# Instructions to follow
Every line in the data below from the one containing "10 | 50.1 |" down to the one containing "80 | 2000 |", both included, must be retyped exactly; no other line is to appear.

Top of Data shown

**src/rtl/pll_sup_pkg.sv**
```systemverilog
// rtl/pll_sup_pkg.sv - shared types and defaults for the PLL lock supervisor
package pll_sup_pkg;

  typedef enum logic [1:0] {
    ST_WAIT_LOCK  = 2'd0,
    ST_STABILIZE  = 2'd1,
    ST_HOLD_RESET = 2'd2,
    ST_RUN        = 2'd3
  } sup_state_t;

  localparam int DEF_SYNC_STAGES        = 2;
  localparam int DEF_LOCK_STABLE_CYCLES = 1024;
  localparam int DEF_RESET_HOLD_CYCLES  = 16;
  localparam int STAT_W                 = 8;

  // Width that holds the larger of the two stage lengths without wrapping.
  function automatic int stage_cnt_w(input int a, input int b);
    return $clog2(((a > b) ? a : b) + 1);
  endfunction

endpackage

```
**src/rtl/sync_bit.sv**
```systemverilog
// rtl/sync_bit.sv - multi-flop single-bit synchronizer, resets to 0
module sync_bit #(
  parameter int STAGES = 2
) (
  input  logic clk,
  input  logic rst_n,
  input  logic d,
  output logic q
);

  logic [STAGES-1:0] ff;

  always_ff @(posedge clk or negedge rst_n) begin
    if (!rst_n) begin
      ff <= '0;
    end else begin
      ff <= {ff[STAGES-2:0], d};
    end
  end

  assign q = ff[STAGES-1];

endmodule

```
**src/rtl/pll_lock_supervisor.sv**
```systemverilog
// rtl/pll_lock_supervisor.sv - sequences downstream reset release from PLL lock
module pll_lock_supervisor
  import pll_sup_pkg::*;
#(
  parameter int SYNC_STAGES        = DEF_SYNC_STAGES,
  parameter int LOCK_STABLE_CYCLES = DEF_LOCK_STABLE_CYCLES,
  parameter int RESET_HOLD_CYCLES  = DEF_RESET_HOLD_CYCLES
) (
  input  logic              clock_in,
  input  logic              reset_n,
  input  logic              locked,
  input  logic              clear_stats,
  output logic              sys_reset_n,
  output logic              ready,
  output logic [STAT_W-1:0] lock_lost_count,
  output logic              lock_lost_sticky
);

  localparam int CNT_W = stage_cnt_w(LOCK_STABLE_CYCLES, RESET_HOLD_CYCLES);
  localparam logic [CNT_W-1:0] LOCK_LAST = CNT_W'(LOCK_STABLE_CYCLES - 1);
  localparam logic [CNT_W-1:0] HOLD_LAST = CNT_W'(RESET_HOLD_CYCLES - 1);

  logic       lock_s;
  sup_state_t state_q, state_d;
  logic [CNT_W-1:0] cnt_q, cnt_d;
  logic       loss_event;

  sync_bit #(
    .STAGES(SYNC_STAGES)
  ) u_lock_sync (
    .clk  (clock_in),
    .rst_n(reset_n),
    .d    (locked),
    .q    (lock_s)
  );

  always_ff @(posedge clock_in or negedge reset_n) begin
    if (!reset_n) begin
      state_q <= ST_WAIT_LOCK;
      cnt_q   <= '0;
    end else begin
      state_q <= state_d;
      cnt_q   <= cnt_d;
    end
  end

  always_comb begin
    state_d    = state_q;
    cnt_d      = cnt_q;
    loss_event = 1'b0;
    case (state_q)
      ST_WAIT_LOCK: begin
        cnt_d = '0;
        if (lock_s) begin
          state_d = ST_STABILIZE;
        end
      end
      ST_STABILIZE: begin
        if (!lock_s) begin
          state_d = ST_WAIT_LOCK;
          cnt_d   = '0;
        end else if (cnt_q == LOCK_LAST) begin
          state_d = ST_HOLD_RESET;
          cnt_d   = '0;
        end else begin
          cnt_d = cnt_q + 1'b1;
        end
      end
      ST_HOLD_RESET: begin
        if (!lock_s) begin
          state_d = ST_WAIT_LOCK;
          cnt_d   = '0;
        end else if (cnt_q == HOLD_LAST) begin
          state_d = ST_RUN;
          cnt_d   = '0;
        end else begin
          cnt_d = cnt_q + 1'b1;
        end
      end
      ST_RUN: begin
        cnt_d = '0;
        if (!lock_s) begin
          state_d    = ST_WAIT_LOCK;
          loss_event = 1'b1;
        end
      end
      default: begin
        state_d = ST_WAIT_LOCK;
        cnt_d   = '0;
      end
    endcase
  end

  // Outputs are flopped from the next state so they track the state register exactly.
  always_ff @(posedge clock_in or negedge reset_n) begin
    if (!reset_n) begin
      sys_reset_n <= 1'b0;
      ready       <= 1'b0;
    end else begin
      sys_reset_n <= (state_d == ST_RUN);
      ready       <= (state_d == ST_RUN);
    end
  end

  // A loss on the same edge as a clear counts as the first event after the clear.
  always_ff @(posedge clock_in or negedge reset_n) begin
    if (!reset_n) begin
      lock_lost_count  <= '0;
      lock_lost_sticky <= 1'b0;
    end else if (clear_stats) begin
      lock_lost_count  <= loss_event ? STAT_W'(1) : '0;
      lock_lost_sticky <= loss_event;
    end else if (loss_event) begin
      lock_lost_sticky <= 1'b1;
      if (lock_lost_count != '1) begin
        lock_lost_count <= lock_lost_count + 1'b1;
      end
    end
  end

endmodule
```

Bottom of Data shown
Top of Data shown

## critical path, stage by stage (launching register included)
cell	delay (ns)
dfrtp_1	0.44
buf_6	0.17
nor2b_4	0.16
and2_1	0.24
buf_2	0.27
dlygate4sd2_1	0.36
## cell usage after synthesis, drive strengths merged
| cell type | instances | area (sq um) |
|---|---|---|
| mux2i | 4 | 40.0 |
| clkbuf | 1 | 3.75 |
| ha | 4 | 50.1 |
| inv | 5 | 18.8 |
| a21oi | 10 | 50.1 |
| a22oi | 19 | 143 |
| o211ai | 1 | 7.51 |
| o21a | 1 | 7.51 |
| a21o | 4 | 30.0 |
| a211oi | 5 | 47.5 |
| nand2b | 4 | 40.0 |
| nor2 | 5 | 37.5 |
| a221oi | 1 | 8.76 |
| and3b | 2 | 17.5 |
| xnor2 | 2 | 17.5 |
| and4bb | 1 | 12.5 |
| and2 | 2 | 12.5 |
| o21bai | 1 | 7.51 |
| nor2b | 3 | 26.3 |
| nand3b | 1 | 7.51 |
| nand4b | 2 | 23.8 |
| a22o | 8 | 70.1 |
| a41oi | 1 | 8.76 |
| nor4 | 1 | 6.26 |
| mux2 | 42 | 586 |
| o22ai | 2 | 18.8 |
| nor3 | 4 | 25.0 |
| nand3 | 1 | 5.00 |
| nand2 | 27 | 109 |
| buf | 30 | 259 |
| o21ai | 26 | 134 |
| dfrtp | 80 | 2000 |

Bottom of Data shown

# Result for this exercise
| a21oi | 10 | 50.1 |
| a22oi | 19 | 143 |
| o211ai | 1 | 7.51 |
| o21a | 1 | 7.51 |
| a21o | 4 | 30.0 |
| a211oi | 5 | 47.5 |
| nand2b | 4 | 40.0 |
| nor2 | 5 | 37.5 |
| a221oi | 1 | 8.76 |
| and3b | 2 | 17.5 |
| xnor2 | 2 | 17.5 |
| and4bb | 1 | 12.5 |
| and2 | 2 | 12.5 |
| o21bai | 1 | 7.51 |
| nor2b | 3 | 26.3 |
| nand3b | 1 | 7.51 |
| nand4b | 2 | 23.8 |
| a22o | 8 | 70.1 |
| a41oi | 1 | 8.76 |
| nor4 | 1 | 6.26 |
| mux2 | 42 | 586 |
| o22ai | 2 | 18.8 |
| nor3 | 4 | 25.0 |
| nand3 | 1 | 5.00 |
| nand2 | 27 | 109 |
| buf | 30 | 259 |
| o21ai | 26 | 134 |
| dfrtp | 80 | 2000 |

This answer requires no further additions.